**** Data provided
[src/rtl/scoring_pkg.sv]
// Shared types for the column-per-cycle score link (transmitter and receiver).
package scoring_pkg;

   typedef logic [1:0] score_t;

   localparam int SCORE_N = 10;

   typedef enum logic [1:0] {
      IDLE = 2'd0,
      SEND = 2'd1,
      GAP  = 2'd2
   } tx_state_e;

endpackage

[src/rtl/score_column_tx_if.sv]
// Control, snapshot input and column-stream output of score_column_tx as one bundle.
interface score_column_tx_if
   import scoring_pkg::score_t, scoring_pkg::SCORE_N;
#(
   parameter int N = SCORE_N
) ();

   logic                  start;
   logic                  hold;
   logic                  abort;
   score_t [N-1:0][N-1:0] matrix_in;
   score_t [N-1:0]        data_out;
   logic   [N-1:0]        data_valid;
   logic                  busy;
   logic                  sent;

   modport master (
      output start, hold, abort, matrix_in,
      input  data_out, data_valid, busy, sent
   );

   modport slave (
      input  start, hold, abort, matrix_in,
      output data_out, data_valid, busy, sent
   );

endinterface

[src/rtl/score_col_mux.sv]
// Picks one column out of an NxN score matrix and one-hot encodes its index.
module score_col_mux
   import scoring_pkg::score_t, scoring_pkg::SCORE_N;
#(
   parameter int N  = SCORE_N,
   parameter int CW = $clog2(N)
) (
   input  score_t [N-1:0][N-1:0] matrix,
   input  logic   [CW-1:0]       col,
   output score_t [N-1:0]        column,
   output logic   [N-1:0]        onehot
);

   genvar gi;
   generate
      for (gi = 0; gi < N; gi++) begin : g_row
         assign column[gi] = matrix[gi][col];
         assign onehot[gi] = (col == CW'(gi));
      end
   endgenerate

endmodule

[src/rtl/score_column_tx.sv]
// Transmit side of the column-per-cycle score link: snapshots an NxN score matrix on
// start and streams it one column per cycle with a one-hot column select.
module score_column_tx
   import scoring_pkg::score_t, scoring_pkg::SCORE_N;
#(
   parameter int N   = SCORE_N,
   parameter int GAP = 0
) (
   input logic              clk,
   input logic              rst_n,
   score_column_tx_if.slave bus
);

   localparam int         CW       = $clog2(N);
   localparam logic [1:0] ST_IDLE  = 2'(scoring_pkg::IDLE);
   localparam logic [1:0] ST_SEND  = 2'(scoring_pkg::SEND);
   localparam logic [1:0] ST_GAP   = 2'(scoring_pkg::GAP);
   localparam logic [3:0] GAP_LOAD = (GAP > 0) ? 4'(GAP - 1) : 4'd0;

   logic [1:0]            state_reg, state_next;
   logic [CW-1:0]         col_reg, col_next;
   logic [3:0]            gap_cnt_reg, gap_cnt_next;
   score_t [N-1:0][N-1:0] snap_reg, snap_next;
   score_t [N-1:0]        data_out_reg, data_out_next;
   logic [N-1:0]          data_valid_reg, data_valid_next;
   logic                  busy_reg, busy_next;
   logic                  sent_reg, sent_next;

   logic                  accept;
   logic                  emit;
   score_t [N-1:0][N-1:0] mux_matrix;
   logic [CW-1:0]         mux_col;
   score_t [N-1:0]        mux_column;
   logic [N-1:0]          mux_onehot;

   // Column 0 leaves on the accepting edge itself, so the mux reads matrix_in directly then.
   assign accept     = (state_reg == ST_IDLE) && bus.start && !bus.abort;
   assign emit       = !bus.abort && !bus.hold && (accept || (state_reg == ST_SEND));
   assign mux_matrix = accept ? bus.matrix_in : snap_reg;
   assign mux_col    = accept ? '0 : col_reg;

   score_col_mux #(
      .N  (N),
      .CW (CW)
   ) u_col_mux (
      .matrix (mux_matrix),
      .col    (mux_col),
      .column (mux_column),
      .onehot (mux_onehot)
   );

   always_comb begin
      state_next      = state_reg;
      col_next        = col_reg;
      gap_cnt_next    = gap_cnt_reg;
      snap_next       = snap_reg;
      sent_next       = sent_reg;
      data_out_next   = '0;
      data_valid_next = '0;

      if (bus.abort) begin
         state_next = ST_IDLE;
         col_next   = '0;
         sent_next  = 1'b0;
      end else begin
         if (accept) begin
            snap_next  = bus.matrix_in;
            col_next   = '0;
            sent_next  = 1'b0;
            state_next = ST_SEND;
         end
         if (emit) begin
            data_valid_next = mux_onehot;
            data_out_next   = mux_column;
            if (mux_col == CW'(N - 1)) begin
               state_next = ST_IDLE;
               sent_next  = 1'b1;
            end else begin
               col_next = mux_col + CW'(1);
               if (GAP > 0) begin
                  state_next   = ST_GAP;
                  gap_cnt_next = GAP_LOAD;
               end else begin
                  state_next = ST_SEND;
               end
            end
         end
         if ((state_reg == ST_GAP) && !bus.hold) begin
            if (gap_cnt_reg == 4'd0) begin
               state_next = ST_SEND;
            end else begin
               gap_cnt_next = gap_cnt_reg - 4'd1;
            end
         end
      end

      busy_next = (state_next != ST_IDLE);
   end

   always_ff @(posedge clk or negedge rst_n) begin
      if (!rst_n) begin
         state_reg      <= ST_IDLE;
         col_reg        <= '0;
         gap_cnt_reg    <= '0;
         snap_reg       <= '0;
         data_out_reg   <= '0;
         data_valid_reg <= '0;
         busy_reg       <= 1'b0;
         sent_reg       <= 1'b0;
      end else begin
         state_reg      <= state_next;
         col_reg        <= col_next;
         gap_cnt_reg    <= gap_cnt_next;
         snap_reg       <= snap_next;
         data_out_reg   <= data_out_next;
         data_valid_reg <= data_valid_next;
         busy_reg       <= busy_next;
         sent_reg       <= sent_next;
      end
   end

   assign bus.data_out   = data_out_reg;
   assign bus.data_valid = data_valid_reg;
   assign bus.busy       = busy_reg;
   assign bus.sent       = sent_reg;

endmodule

[src/flat_wrapper.sv]
// flat-port wrapper written by rule: the top's interface ports become plain ports
module score_column_tx_flat import scoring_pkg::score_t, scoring_pkg::SCORE_N;
#(
   parameter int N   = SCORE_N,
   parameter int GAP = 0
)
  (clk, rst_n, bus_start, bus_hold, bus_abort, bus_matrix_in, bus_data_out, bus_data_valid, bus_busy, bus_sent);
  score_column_tx_if #(.N(N)) bus_i ();
  input logic clk;
  input logic rst_n;
  input wire logic [$bits(bus_i.start)-1:0] bus_start;
  input wire logic [$bits(bus_i.hold)-1:0] bus_hold;
  input wire logic [$bits(bus_i.abort)-1:0] bus_abort;
  input wire logic [$bits(bus_i.matrix_in)-1:0] bus_matrix_in;
  output wire logic [$bits(bus_i.data_out)-1:0] bus_data_out;
  output wire logic [$bits(bus_i.data_valid)-1:0] bus_data_valid;
  output wire logic [$bits(bus_i.busy)-1:0] bus_busy;
  output wire logic [$bits(bus_i.sent)-1:0] bus_sent;
  assign bus_i.start = bus_start;
  assign bus_i.hold = bus_hold;
  assign bus_i.abort = bus_abort;
  assign bus_i.matrix_in = bus_matrix_in;
  assign bus_data_out = bus_i.data_out;
  assign bus_data_valid = bus_i.data_valid;
  assign bus_busy = bus_i.busy;
  assign bus_sent = bus_i.sent;
  score_column_tx #(.N(N), .GAP(GAP)) u_core (.clk(clk), .rst_n(rst_n), .bus(bus_i));
endmodule
[config.mk]
export PLATFORM = sky130hd
export DESIGN_NAME = score_column_tx_flat
export DESIGN_NICKNAME = d
export VERILOG_FILES = /design/src/rtl/scoring_pkg.sv /design/src/rtl/score_column_tx_if.sv /design/src/rtl/score_col_mux.sv /design/src/rtl/score_column_tx.sv /design/src/flat_wrapper.sv
export SDC_FILE = /design/constraint.sdc
export NUM_CORES = 1
export LEC_CHECK = 0
export ABC_AREA = 1
export CAP_MARGIN = 20
export CORE_MARGIN = 2
export CORE_UTILIZATION = 45
export CTS_BUF_LIST = sky130_fd_sc_hd__clkbuf_4 sky130_fd_sc_hd__clkbuf_8 sky130_fd_sc_hd__clkbuf_16
export DETAILED_ROUTE_END_ITERATION = 10
export GPL_ROUTABILITY_DRIVEN = 0
export GPL_TIMING_DRIVEN = 0
export PLACE_DENSITY = 0.74
export SLEW_MARGIN = 30
export SYNTH_ARGS = -nofsm -noshare
export SYNTH_HDL_FRONTEND = slang
export SYNTH_SLANG_ARGS = --single-unit
[constraint.sdc]
create_clock -name clk -period 2.7 [get_ports clk]
set_input_delay 0.54 -clock clk [delete_from_list [all_inputs] [get_ports clk]]
set_output_delay 0.54 -clock clk [all_outputs]
set_load 0.02 [all_outputs]
; ---- Word-level counts from Yosys, hierarchy flattened
; Index checks and enable logic that the tools add are counted.
[totals]
ff_bits = 242
input_bits = 205
output_inout_bits = 32
[op_classes]
add_sub_neg = 2
n_lt_le_gt_ge = 1
eq_ne = 11
mux = 39
bitwise = 2
reduce_logical = 13
[op_table]
columns = op, n
row1 = $mux W200, 1
row2 = $bmux W2 S4, 10
row3 = $mux W20, 2
row4 = $mux W2, 15
row5 = $mux W10, 2
row6 = $eq A4 B3 Y1 const B, 4
row7 = $mux W4, 4
row8 = $eq A4 B2 Y1 const B, 2
row9 = $eq A4 B4 Y1 const B, 2
row10 = $logic_not A4 Y1, 2
row11 = $logic_and A1 B1 Y1, 5
row12 = $lt A4 B5 Y1 const B, 1
row13 = $mux W1, 5
row14 = $add A4 B1 Y4 const B, 1
row15 = $eq A4 B1 Y1 const B, 1
row16 = $sub A4 B1 Y4 const B, 1
row17 = $reduce_and A3 Y1, 1
row18 = $eq A2 B1 Y1 const B, 1
row19 = $eq A2 B2 Y1 const B, 1
row20 = $logic_not A1 Y1, 2
row21 = $logic_not A2 Y1, 1
row22 = $not A1 Y1, 2
row23 = $reduce_bool A2 Y1, 1
row24 = $logic_or A1 B1 Y1, 1

; ---- Depth between registers and ports, before layout
[depth]
depth_word = 11
ltp_mapped = 14
ltp_nobuf = 12

; ---- Cells and area by module
; Synthesis repeated with hierarchy kept, for this count alone.
[unflattened]
cells_unflattened = 1401
hier_area_um2 = 14986.9
[modules_own_cells]
columns = module, instances, cells_each, area_each_um2
row1 = score_column_tx, 1, 821, 12679.7
row2 = score_col_mux, 1, 580, 2307.2

; ---- Worst setup path after synthesis
; No wires, ideal clock.
[synth_path]
path_type = input-to-reg
from = in bus_abort
to = reg u_core.data_out_reg (netlist bit u_core.bus.data_out[14])
setup_ps = 113
arrival_time_ps = 1701
setup_slack_ps = 886
stages = 13
path_buffers = 3
cell_sequence = buf_6 -> nor2_8 -> nand2_4 -> buf_4 -> buf_2 -> nand2_1 -> nand2_1 -> nor2_1 -> nor2_1 -> nand3_1 -> nand3_1 -> nand2_1 -> inv_1
[synth_lines]
columns = item, line
row1 = start: declaration, flat_wrapper.sv:13  ; input wire logic [$bits(bus_i.abort)-1:0] bus_abort;
row2 = end signal: assignment, score_column_tx.sv:115  ; data_out_reg <= data_out_next;
row3 = end: declaration, score_column_tx.sv:24  ; score_t [N-1:0] data_out_reg, data_out_next;

==> out/metrics.cfg <==
[setup_path]
start_kind=input pin
end_kind=flop
reg2reg_from=u_core.state_reg[1]
r2r_slack_ns=0.30
r2r_cells=11
critPathArrivalTime_ns=2.88
required_ns=3.13
path_max_fanout=10
worst-setup-path-type=in2reg
r2r-end=u_core.bus.data_out[16]

[cts]
post_cts_buffers=0
numCtsBuffers=25
clkTransAtPathRegs_ns=0.06
clkLatencyLatePin_ns=0.52
cts_resized=0
cts.path.max_buffers=3
cts_sinks=242
holdBufCountCts=1
cts_root_buf=clkbuf_16
htree_num_levels=1
cts_tree=built

[logic_synthesis]
synth_top_family_by_area=simple AND/OR/NAND/NOR gates
synth_warnings=0
synth_edf_count=0
synth.net_count=1702
synthAdderAreaFrac_pct=0.110
synth-compound-area-share_pct=6.12
synth_cell_types=33
yosys.area_share.simple_pct=31.0
muxShareOfSynthArea_pct=0
netlist_area_um2=11400
synth-seq-cells=242
synth_cells=1496
synth_xor_area_share_pct=0.154
yosysSeqAreaShare_pct=53.2
async_reset_ff_share_pct=100
syn_avg_cell_area_um2=7.62
synth_flop_cell=dfrtp_1

[timing]
finalSetupViolCount=0
min_period_ns=2.45
fin_crit_sh_pct=90.7
fin_skew_ns=0.00828
fin_ws_ns=0.251
slew_violations=0
tightest_slew_ns=0.783
fmax_mhz=408
relSlewSlack_pct=47.8
hold_viol_final=0
grt_setup_unrepaired=false
whs_ns=0.275
finalSetupTns_ns=0

[run_status]
outcome=complete, no violations

[final_layout]
stdcell_area_um2=15100
layout_commonest_cell=nand2_1
seq_area_um2=6060
fill_cells=2273
n_antenna_cell=0
largest_reg_flops=200
fin_nets=1968
final_cell_mix=nand2_1, dfrtp_1, clkdlybuf4s50_1, nor2_1, inv_1
multi_input_area_um2=4260
drive_gt1_share_pct=6.18
area_growth_pct=32.3

[placement]
dpl_cell_area_um2=14200
port_buffers=235
place_hpwl_um=27400
place_ws_ns=-0.219

[min_path]
hp-class=in2reg
worst_hold_startpoint=bus_abort
worstHoldEndpoint=u_core.col_reg[2]
min_path_cells=2

[drt]
ant_nets=0
vias_per_cell=5.02
wl_um=36800
drtPass1Iterations=7
drt_iter0_drc=1023
post-route-drc-count=0
wl_per_cell_um=17.4
vias=10600

[grt]
grt_first_pass_wirelength_um=57000
grt_pass1_vias=10600
track_usage_pct=28.0
grt_antenna_before_repair=0
grt.overflow.total=0
grt_max_degree=85

[die]
dieArea_um2=26600
core-area_um2=25000
start_util_pct=45.5
die_h_um=163
ios=237
die_x_um=163
fp-row-count=58

[power]
vdd_drop_max_v=0.000348
power_density_nw_per_um2=642
p_leak_nw=8.02

[job]
drv_cap=0

cell type report:
type	count	share of cell area, %
clock buffer	34	4.85
sequential	242	40.2
tap	330	2.74
inverter	179	4.47
timing repair buffer	239	16.3
clock inverter	10	0.573
buffer	77	2.70
multi-input combinational	998	28.2
critical path, cell delays in order:
cell	delay (ns)
clkdlybuf4s50_1	0.39
inv_1	0.14
nor2_8	0.07
nand2_4	0.14
o21ai_2	0.14
inv_1	0.12
clkbuf_1	0.60
nor2_1	0.09
nor2_1	0.17
nand3_1	0.12
nand3_1	0.14
nand2_1	0.07
nor2_1	0.13
power by group:
group          total (W)  internal, W  switching, W
Combinational    0.00195     0.000799       0.00115
Sequential       0.00430      0.00415      0.000150
Clock            0.00343      0.00199       0.00144
Total            0.00968      0.00694       0.00274
per-stage QoR:
step           total power [W]  cells  utilization (%)
2_1_floorplan          0.00543   1496                -
3_5_place_dp           0.00627   2064             56.9
6_report               0.00968   2109             60.2
3_3_place_gp           0.00621   2061             56.5
4_1_cts                0.00967   2109             60.2
5_1_grt                 0.0101   2109             60.2
how the worst max path moves through the flow:
stage / slack (ns) / endpoint / startpoint
2_1_floorplan: 0.89 / u_core.bus.data_out[14] / bus_abort
5_1_grt: 0.11 / u_core.bus.data_out[16] / bus_start
3_5_place_dp: -0.22 / u_core.bus.data_out[13] / bus_start
4_1_cts: 0.33 / u_core.bus.data_out[7] / bus_start
3_3_place_gp: -9.04 / u_core.bus.data_valid[9] / rst_n
6_report: 0.25 / u_core.bus.data_out[16] / bus_start
synth_stat cells, types with 2 or more instances:
library cell | count | area [µm²]
o21ai_0 | 13 | 65.1
o21a_1 | 56 | 420
dfrtp_1 | 242 | 6060
xor2_1 | 2 | 17.5
o21ai_1 | 15 | 75.1
nor3_1 | 3 | 15.0
inv_2 | 2 | 7.51
inv_1 | 175 | 657
nand2_1 | 550 | 2060
buf_4 | 11 | 82.6
a21oi_1 | 20 | 100
buf_2 | 37 | 185
nand4_1 | 8 | 50.1
nor2_1 | 218 | 818
clkbuf_1 | 21 | 78.8
buf_6 | 4 | 45.0
o22ai_1 | 2 | 12.5
buf_1 | 4 | 15.0
nand3_1 | 99 | 495
metal layers:
| layer | part of all wire, % | global-route usage, % | wire length [µm] | vias up |
|---|---|---|---|---|
| li1 | - | - | - | 5076 |
| met1 | 43 | 39.4 | 15600 | 4924 |
| met2 | 44 | 42.9 | 16200 | 485 |
| met3 | 8.8 | 4.52 | 3230 | 109 |
| met4 | 4.7 | 12.1 | 1720 | 0 |
| met5 | 0 | 0 | 0 | - |
kinds of logic (layout without fill, tap and decap cells):
logic type / Yosys count / in the layout
AND/OR/NAND/NOR: 886 / 886
buffers and inverters: 256 / 539
flip-flops: 242 / 242
AO/OA/AOI/OAI: 109 / 109
XOR/XNOR: 2 / 2
adder cells (fa/ha/maj): 1 / 1
Note: power is estimated with default switching activity, not from simulation.
===== src/rtl/controller_hub_pkg.sv =====
// Shared types and layout helpers for the controller hub.
// Field i of every pad bus starts at field_lsb(i).
package controller_hub_pkg;

  typedef enum logic [2:0] {
    IDLE,
    LATCH,
    SAMPLE,
    SHIFT,
    COMMIT
  } hub_state_t;

  localparam int FIELD_W = 8;
  localparam int BUS_W   = 2 * FIELD_W;

  function automatic int field_lsb(input int i, input int w = FIELD_W);
    return i * w;
  endfunction

endpackage


===== src/rtl/controller_phase_timer_m.sv =====
// Phase window timer for the pad serial protocol.
// Counts a half-period or full-period window and flags its last cycle.
module controller_phase_timer_m #(
  parameter int CLK_DIV = 4
) (
  input  logic clk,
  input  logic rst,
  input  logic restart,
  input  logic full,
  output logic last
);

  localparam int CW = $clog2(2 * CLK_DIV);
  localparam logic [CW-1:0] HALF_END = CW'(CLK_DIV - 1);
  localparam logic [CW-1:0] FULL_END = CW'(2 * CLK_DIV - 1);

  logic [CW-1:0] cnt;

  // Free-running count, zeroed whenever the FSM opens a new window.
  always_ff @(posedge clk) begin
    if (rst || restart) cnt <= '0;
    else                cnt <= cnt + CW'(1);
  end

  assign last = (cnt == (full ? FULL_END : HALF_END));

endmodule
`src/rtl/lector_d_fifos.sv`:
```
// Receive-side reader for the two destination FIFOs: round-robin arbitration with a burst limit, merged into one tagged valid/ready stream.
// Optional per-source delivered-word counters are built when WORD_COUNT_EN is defined.
module lector_d_fifos #(
    parameter int data_width  = 6,
    parameter int count_width = 8
) (
    input  logic                   clk,
    input  logic                   reset,
    input  logic                   init,
    input  logic [3:0]             umbral_burst,
    input  logic [data_width-1:0]  data_in_D0,
    input  logic [data_width-1:0]  data_in_D1,
    input  logic                   empty_D0,
    input  logic                   empty_D1,
    input  logic                   sink_ready,
    output logic                   D0_pop,
    output logic                   D1_pop,
    output logic [data_width-1:0]  data_out,
    output logic                   valid_out,
    output logic                   src_out,
    output logic                   idle_out,
    output logic                   active_out,
`ifdef WORD_COUNT_EN
    output logic                   error_out,
    output logic [count_width-1:0] count_D0,
    output logic [count_width-1:0] count_D1
`else
    output logic                   error_out
`endif
);

    typedef enum logic [2:0] {ST_RESET, ST_INIT, ST_IDLE, ST_ACTIVE, ST_ERROR} state_t;

    state_t                state, state_next;
    logic [3:0]            umbral_reg;
    logic [3:0]            burst_cnt;
    logic                  last_src;
    logic                  pending;
    logic                  pend_src;
    logic [data_width:0]   buf0, buf1;
    logic [1:0]            occ;

    logic                  ne0, ne1, cur_ne, other_ne;
    logic                  deq, can_pop, do_pop, sel;
    logic [1:0]            occ_after;
    logic [data_width:0]   cap_word;

    assign ne0       = ~empty_D0;
    assign ne1       = ~empty_D1;
    assign cur_ne    = last_src ? ne1 : ne0;
    assign other_ne  = last_src ? ne0 : ne1;
    assign valid_out = (occ != 2'd0);
    assign deq       = valid_out & sink_ready;
    assign occ_after = occ - {1'b0, deq};
    assign cap_word  = {pend_src, pend_src ? data_in_D1 : data_in_D0};

    // A pop is issued only when the word it returns is guaranteed a buffer slot.
    assign can_pop = ((state == ST_IDLE) || (state == ST_ACTIVE)) && init
                     && ((occ_after + {1'b0, pending}) < 2'd2);
    assign do_pop  = can_pop & (ne0 | ne1);
    assign D0_pop  = do_pop & ~sel;
    assign D1_pop  = do_pop & sel;

    // burst_cnt==0 only before the first pop, where the source opposite last_src starts.
    always_comb begin
        sel = last_src;
        if ((burst_cnt == 4'd0) && ne0 && ne1)
            sel = ~last_src;
        else if (cur_ne && ((burst_cnt < umbral_reg) || !other_ne))
            sel = last_src;
        else
            sel = ~last_src;
    end

    always_comb begin
        state_next = state;
        case (state)
            ST_RESET:  state_next = ST_INIT;
            ST_INIT:   if (init) state_next = (umbral_reg == 4'd0) ? ST_ERROR : ST_IDLE;
            ST_IDLE:   if (!init) state_next = ST_INIT;
                       else if (ne0 || ne1) state_next = ST_ACTIVE;
            ST_ACTIVE: if (!init) state_next = ST_INIT;
                       else if (!ne0 && !ne1 && !pending && (occ == 2'd0)) state_next = ST_IDLE;
            ST_ERROR:  state_next = ST_ERROR;
            default:   state_next = ST_RESET;
        endcase
    end

    always_ff @(posedge clk or negedge reset) begin
        if (!reset) begin
            state      <= ST_RESET;
            umbral_reg <= 4'd0;
            burst_cnt  <= 4'd0;
            last_src   <= 1'b1;
            pending    <= 1'b0;
            pend_src   <= 1'b0;
        end else begin
            state    <= state_next;
            pending  <= do_pop;
            pend_src <= sel;
            if (state == ST_INIT)
                umbral_reg <= umbral_burst;
            if (do_pop) begin
                if (sel == last_src) begin
                    if (burst_cnt != 4'hF)
                        burst_cnt <= burst_cnt + 4'd1;
                end else begin
                    burst_cnt <= 4'd1;
                    last_src  <= sel;
                end
            end
        end
    end

    // Two-entry buffer kept head-aligned in buf0 so data_out never moves during a stall.
    always_ff @(posedge clk or negedge reset) begin
        if (!reset) begin
            buf0 <= '0;
            buf1 <= '0;
            occ  <= 2'd0;
        end else begin
            case ({pending, deq})
                2'b01: begin
                    buf0 <= buf1;
                    occ  <= occ - 2'd1;
                end
                2'b10: begin
                    if (occ == 2'd0) buf0 <= cap_word;
                    else             buf1 <= cap_word;
                    occ <= occ + 2'd1;
                end
                2'b11: begin
                    if (occ == 2'd1) begin
                        buf0 <= cap_word;
                    end else begin
                        buf0 <= buf1;
                        buf1 <= cap_word;
                    end
                end
                default: ;
            endcase
        end
    end

    assign data_out   = buf0[data_width-1:0];
    assign src_out    = buf0[data_width];
    assign idle_out   = (state == ST_IDLE);
    assign active_out = (state == ST_ACTIVE);
    assign error_out  = (state == ST_ERROR);

`ifdef WORD_COUNT_EN
    always_ff @(posedge clk or negedge reset) begin
        if (!reset) begin
            count_D0 <= '0;
            count_D1 <= '0;
        end else if (deq) begin
            if (src_out) count_D1 <= count_D1 + 1'b1;
            else         count_D0 <= count_D0 + 1'b1;
        end
    end
`endif

endmodule

```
********
= Prompt =
Retype only this portion of the data above: the line containing "Note: power is", the line containing "starts at field_lsb(i).", and all lines between them, exactly.

= Solution to this problem =
Note: power is estimated with default switching activity, not from simulation.
===== src/rtl/controller_hub_pkg.sv =====
// Shared types and layout helpers for the controller hub.
// Field i of every pad bus starts at field_lsb(i).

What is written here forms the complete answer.